Task material:
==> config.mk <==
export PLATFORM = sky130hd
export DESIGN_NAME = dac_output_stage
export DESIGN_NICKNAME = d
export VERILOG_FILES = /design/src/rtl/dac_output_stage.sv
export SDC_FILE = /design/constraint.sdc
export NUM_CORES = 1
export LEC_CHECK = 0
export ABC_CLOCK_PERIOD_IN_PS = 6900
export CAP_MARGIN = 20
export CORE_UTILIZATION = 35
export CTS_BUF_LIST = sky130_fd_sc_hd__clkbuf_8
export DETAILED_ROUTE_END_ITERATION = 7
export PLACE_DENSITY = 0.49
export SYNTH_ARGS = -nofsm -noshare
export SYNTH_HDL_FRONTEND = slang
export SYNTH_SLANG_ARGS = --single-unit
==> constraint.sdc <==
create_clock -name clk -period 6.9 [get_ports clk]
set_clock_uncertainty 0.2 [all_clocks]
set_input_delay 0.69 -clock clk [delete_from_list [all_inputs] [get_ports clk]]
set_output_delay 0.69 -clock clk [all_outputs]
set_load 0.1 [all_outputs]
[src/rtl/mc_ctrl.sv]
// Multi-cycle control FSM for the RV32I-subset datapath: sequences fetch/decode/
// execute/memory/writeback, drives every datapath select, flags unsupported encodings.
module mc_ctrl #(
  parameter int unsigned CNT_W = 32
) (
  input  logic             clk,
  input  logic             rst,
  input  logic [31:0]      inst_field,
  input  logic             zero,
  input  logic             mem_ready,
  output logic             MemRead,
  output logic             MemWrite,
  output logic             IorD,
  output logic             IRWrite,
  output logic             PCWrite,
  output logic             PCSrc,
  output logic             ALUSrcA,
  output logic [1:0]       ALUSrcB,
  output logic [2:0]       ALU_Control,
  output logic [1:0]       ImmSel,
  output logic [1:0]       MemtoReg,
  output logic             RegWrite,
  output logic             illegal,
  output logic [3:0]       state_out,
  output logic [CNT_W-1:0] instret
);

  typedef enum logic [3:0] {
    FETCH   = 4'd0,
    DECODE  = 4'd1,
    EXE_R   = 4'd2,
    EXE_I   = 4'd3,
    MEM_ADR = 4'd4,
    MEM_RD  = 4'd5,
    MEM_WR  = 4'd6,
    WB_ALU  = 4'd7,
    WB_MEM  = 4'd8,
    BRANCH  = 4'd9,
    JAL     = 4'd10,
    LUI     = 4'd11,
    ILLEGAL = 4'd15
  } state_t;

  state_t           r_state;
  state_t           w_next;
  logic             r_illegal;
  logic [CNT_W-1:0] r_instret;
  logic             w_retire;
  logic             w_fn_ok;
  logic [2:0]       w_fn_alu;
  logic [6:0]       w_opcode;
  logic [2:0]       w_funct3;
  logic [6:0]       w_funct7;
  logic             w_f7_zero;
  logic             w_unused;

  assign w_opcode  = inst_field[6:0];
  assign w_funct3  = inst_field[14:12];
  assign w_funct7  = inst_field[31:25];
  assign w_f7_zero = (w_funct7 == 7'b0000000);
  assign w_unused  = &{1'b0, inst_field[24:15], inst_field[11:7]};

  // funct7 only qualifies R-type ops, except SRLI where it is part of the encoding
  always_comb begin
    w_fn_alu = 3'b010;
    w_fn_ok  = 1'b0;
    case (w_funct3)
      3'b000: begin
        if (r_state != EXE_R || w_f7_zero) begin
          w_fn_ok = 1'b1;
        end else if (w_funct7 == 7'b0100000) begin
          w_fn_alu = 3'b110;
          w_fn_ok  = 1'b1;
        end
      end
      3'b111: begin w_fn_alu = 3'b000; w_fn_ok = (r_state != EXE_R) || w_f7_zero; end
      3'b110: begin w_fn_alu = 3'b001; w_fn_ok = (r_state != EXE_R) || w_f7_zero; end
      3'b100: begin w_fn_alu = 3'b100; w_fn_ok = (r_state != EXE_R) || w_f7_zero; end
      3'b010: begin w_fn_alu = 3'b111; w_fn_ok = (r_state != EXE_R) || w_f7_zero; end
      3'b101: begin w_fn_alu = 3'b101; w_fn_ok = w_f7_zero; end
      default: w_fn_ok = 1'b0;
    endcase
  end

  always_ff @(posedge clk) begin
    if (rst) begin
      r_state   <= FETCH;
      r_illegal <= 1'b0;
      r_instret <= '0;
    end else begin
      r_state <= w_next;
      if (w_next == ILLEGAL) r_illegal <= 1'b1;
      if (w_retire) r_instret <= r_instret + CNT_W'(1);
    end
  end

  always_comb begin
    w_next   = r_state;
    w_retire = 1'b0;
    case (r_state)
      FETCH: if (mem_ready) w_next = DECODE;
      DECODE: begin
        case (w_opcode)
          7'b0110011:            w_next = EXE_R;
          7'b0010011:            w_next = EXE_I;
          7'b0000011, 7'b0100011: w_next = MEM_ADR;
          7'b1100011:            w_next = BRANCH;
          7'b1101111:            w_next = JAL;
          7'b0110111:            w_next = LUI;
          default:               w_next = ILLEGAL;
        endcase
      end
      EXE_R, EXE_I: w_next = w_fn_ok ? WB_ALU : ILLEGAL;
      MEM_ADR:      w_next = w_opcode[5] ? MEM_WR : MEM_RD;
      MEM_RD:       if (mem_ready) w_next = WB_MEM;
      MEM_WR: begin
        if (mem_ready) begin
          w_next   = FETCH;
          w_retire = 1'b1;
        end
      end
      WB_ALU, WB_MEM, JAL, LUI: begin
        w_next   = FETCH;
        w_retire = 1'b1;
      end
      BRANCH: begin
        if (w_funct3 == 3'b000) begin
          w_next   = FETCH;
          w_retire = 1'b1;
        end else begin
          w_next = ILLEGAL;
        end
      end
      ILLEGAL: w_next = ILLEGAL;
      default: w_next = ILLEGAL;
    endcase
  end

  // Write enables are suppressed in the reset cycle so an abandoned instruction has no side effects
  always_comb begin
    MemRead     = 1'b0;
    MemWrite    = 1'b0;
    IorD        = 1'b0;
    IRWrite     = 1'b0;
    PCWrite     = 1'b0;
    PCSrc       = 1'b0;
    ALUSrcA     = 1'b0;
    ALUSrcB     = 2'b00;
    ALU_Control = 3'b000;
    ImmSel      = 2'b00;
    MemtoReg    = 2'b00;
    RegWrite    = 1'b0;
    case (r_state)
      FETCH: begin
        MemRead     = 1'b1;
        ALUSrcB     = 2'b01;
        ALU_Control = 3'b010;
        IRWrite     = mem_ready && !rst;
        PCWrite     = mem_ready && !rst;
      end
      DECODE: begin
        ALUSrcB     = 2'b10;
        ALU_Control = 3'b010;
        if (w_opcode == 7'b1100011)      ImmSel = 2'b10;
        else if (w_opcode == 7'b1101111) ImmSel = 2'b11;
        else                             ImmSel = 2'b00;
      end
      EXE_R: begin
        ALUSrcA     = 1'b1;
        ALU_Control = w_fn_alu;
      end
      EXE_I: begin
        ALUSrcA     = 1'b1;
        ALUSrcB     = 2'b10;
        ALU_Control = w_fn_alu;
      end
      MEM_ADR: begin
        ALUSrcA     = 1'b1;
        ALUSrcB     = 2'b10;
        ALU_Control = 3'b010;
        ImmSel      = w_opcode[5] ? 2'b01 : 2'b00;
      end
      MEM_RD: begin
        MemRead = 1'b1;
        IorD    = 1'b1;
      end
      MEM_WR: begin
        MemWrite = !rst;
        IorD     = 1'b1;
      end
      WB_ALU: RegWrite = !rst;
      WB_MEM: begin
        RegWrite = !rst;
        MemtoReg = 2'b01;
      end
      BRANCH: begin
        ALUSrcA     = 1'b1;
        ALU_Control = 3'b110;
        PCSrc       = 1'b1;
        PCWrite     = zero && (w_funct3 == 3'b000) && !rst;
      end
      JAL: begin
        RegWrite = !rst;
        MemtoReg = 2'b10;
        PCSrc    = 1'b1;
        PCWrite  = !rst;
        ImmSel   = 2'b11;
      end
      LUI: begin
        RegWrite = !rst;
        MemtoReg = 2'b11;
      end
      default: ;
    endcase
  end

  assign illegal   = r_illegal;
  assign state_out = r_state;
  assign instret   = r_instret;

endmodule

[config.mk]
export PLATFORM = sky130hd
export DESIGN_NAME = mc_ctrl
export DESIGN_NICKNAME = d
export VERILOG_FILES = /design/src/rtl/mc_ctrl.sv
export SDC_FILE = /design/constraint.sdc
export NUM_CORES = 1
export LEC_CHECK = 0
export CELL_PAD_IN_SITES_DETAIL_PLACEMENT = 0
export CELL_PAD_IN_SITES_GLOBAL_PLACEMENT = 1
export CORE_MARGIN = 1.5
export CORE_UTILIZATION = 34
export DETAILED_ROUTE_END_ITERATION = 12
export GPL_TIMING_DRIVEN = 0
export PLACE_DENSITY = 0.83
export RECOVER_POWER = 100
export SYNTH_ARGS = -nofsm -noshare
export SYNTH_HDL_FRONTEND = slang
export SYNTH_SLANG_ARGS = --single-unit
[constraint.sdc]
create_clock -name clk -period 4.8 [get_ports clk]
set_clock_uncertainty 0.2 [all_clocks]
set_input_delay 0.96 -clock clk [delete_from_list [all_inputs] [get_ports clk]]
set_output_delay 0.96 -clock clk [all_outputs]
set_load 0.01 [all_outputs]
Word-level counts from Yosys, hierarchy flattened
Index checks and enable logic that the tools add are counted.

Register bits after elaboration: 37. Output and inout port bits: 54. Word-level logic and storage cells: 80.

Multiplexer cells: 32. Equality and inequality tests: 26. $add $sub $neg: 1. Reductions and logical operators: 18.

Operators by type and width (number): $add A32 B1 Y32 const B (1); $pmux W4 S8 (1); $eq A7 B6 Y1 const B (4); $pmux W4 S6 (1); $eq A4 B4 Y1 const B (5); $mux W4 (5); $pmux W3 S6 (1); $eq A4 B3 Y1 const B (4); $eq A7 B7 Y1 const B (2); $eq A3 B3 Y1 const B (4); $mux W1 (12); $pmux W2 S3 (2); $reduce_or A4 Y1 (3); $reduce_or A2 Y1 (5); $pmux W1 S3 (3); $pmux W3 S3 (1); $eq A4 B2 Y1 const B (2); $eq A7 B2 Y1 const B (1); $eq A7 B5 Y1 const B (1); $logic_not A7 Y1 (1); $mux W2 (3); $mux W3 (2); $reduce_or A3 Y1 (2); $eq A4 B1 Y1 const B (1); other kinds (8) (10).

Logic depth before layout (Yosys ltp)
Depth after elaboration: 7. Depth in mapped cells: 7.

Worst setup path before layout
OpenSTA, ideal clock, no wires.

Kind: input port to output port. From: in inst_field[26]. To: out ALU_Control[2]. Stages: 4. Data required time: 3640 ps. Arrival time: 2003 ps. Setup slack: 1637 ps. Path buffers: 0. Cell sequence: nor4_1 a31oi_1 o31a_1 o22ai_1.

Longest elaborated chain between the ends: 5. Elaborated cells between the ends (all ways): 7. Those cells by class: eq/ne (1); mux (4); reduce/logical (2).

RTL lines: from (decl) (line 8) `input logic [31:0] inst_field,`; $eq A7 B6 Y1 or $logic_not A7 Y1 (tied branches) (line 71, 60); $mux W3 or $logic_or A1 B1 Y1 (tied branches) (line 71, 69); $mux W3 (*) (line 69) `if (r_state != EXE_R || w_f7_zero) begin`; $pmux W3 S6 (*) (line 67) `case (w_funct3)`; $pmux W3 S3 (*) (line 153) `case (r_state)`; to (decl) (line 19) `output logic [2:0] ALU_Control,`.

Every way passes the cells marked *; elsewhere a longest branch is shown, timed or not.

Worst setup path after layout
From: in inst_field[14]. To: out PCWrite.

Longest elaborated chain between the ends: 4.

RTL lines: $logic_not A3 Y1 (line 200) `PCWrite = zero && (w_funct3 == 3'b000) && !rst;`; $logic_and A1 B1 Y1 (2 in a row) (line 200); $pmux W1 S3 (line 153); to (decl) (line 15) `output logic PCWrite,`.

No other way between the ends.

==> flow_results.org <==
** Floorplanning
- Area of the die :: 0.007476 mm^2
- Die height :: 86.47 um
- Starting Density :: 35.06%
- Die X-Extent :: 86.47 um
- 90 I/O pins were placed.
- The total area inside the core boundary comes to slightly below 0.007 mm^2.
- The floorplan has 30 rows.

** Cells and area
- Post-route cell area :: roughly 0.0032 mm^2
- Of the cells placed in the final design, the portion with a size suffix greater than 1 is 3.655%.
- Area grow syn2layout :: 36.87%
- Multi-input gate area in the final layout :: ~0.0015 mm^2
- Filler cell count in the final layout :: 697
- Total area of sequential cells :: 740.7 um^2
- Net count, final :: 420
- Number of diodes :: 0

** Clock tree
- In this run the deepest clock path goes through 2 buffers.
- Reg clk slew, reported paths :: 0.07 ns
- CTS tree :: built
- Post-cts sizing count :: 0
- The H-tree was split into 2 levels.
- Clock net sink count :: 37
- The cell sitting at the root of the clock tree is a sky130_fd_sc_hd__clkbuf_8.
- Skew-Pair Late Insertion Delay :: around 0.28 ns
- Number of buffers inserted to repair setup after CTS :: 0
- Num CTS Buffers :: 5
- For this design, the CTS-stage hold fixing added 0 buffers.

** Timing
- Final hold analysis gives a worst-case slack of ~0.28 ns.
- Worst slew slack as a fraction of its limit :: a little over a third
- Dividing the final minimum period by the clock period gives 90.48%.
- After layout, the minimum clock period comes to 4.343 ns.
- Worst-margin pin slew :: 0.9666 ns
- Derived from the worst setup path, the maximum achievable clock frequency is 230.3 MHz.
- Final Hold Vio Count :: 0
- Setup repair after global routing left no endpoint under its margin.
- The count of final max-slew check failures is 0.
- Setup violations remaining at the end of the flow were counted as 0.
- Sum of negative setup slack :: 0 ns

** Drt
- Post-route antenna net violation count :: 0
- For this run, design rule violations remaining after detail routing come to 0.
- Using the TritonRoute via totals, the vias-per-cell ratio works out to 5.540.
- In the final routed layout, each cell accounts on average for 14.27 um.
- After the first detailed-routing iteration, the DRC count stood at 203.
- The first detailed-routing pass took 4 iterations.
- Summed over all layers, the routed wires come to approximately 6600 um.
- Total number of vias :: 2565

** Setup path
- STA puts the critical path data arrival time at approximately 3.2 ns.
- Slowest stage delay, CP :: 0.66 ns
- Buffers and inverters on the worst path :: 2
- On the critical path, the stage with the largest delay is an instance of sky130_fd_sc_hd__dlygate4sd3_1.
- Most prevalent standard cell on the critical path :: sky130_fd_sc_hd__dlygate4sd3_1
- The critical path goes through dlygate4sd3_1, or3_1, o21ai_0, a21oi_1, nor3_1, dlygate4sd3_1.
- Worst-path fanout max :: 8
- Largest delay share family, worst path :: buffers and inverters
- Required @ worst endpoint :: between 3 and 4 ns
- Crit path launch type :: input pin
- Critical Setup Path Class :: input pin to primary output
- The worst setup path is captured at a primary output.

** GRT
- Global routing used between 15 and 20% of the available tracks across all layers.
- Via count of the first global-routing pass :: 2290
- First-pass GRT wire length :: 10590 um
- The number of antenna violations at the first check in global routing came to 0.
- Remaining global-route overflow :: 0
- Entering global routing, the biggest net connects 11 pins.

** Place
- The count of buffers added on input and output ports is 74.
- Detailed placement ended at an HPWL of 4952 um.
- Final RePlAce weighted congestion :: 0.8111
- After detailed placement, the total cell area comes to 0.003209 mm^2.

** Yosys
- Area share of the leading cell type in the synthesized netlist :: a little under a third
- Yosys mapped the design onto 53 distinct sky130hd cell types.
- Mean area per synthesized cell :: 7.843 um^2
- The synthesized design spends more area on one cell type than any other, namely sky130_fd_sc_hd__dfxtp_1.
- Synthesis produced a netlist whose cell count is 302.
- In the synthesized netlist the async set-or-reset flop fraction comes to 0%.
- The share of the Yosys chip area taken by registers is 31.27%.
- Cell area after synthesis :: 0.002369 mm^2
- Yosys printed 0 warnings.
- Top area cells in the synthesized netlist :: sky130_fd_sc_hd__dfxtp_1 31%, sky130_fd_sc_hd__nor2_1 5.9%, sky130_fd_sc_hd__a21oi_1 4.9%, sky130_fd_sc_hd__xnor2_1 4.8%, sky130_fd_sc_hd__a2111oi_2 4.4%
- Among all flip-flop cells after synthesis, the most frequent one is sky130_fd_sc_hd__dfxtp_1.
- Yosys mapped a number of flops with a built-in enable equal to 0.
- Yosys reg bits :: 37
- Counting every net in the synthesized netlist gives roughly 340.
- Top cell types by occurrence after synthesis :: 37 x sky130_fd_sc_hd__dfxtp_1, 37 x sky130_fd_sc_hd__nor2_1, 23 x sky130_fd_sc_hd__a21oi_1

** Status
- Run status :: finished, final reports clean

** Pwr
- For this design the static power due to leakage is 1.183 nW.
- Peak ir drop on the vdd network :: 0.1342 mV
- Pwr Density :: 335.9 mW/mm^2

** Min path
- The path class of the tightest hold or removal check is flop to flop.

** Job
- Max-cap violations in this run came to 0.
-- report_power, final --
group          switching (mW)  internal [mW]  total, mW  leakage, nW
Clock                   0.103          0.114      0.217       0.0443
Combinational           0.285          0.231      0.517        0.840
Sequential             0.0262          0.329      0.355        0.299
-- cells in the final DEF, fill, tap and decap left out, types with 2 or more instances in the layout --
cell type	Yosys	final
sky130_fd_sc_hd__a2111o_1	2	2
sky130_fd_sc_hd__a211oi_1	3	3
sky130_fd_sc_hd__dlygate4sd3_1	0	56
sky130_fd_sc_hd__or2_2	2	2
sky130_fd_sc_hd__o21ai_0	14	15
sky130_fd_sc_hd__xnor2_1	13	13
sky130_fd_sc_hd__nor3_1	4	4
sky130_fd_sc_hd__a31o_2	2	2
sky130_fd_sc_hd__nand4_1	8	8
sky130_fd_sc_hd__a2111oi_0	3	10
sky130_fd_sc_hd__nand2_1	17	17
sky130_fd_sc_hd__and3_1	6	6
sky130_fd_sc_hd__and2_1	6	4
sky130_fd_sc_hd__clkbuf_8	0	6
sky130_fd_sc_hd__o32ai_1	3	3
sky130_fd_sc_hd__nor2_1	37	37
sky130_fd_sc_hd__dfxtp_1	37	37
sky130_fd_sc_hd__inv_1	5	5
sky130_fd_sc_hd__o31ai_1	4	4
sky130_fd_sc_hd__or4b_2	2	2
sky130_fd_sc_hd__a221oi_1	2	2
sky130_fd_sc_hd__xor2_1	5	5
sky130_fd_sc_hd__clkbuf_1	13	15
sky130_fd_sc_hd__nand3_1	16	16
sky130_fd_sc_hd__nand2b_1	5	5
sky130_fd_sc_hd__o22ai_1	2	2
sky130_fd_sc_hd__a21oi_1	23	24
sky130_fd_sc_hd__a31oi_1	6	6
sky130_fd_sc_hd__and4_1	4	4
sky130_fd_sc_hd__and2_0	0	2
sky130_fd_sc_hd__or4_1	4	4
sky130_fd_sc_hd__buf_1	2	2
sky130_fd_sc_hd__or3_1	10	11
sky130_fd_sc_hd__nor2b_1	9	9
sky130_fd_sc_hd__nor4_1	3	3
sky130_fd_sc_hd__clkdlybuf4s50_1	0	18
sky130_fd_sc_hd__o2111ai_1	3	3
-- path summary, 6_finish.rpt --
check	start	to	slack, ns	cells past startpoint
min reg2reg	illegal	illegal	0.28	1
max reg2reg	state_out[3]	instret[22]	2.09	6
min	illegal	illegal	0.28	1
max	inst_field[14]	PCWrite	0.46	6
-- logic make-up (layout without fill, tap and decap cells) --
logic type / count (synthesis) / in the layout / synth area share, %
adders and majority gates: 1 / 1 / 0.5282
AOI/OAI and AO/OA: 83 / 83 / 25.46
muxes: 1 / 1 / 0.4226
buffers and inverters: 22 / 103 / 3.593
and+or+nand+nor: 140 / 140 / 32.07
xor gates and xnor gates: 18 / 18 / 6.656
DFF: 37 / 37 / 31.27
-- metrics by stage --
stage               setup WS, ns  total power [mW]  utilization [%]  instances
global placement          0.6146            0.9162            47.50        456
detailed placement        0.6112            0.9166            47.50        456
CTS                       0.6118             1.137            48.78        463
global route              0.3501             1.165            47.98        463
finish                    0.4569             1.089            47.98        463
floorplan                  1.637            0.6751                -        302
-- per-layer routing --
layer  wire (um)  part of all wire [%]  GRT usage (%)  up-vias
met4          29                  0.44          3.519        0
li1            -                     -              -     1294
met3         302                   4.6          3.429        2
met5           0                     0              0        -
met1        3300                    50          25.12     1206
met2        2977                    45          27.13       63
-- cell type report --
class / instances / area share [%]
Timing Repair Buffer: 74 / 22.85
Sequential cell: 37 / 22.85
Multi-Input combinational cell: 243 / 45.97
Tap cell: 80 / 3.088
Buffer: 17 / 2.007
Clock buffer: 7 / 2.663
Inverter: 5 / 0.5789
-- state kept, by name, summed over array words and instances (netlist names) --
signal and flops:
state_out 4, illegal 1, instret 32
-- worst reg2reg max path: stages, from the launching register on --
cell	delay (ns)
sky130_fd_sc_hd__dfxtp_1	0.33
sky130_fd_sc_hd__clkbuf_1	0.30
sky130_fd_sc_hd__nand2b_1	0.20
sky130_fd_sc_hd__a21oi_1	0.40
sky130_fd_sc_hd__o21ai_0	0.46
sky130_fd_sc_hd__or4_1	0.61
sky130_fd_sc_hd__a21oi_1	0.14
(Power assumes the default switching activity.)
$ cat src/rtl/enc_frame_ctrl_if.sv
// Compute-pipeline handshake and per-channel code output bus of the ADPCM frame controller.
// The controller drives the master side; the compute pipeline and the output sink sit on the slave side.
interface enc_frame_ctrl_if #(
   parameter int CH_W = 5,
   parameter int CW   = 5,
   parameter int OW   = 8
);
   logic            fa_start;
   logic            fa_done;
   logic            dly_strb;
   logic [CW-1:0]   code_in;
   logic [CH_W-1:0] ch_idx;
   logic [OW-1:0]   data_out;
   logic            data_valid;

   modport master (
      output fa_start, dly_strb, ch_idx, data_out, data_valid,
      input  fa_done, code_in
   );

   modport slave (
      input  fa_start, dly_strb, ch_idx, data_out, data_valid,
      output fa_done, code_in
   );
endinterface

Description of the task: Read through the records above and copy the lines that contain "PCSrc".

Response for this exercise:
  output logic             PCSrc,
    PCSrc       = 1'b0;
        PCSrc       = 1'b1;
        PCSrc    = 1'b1;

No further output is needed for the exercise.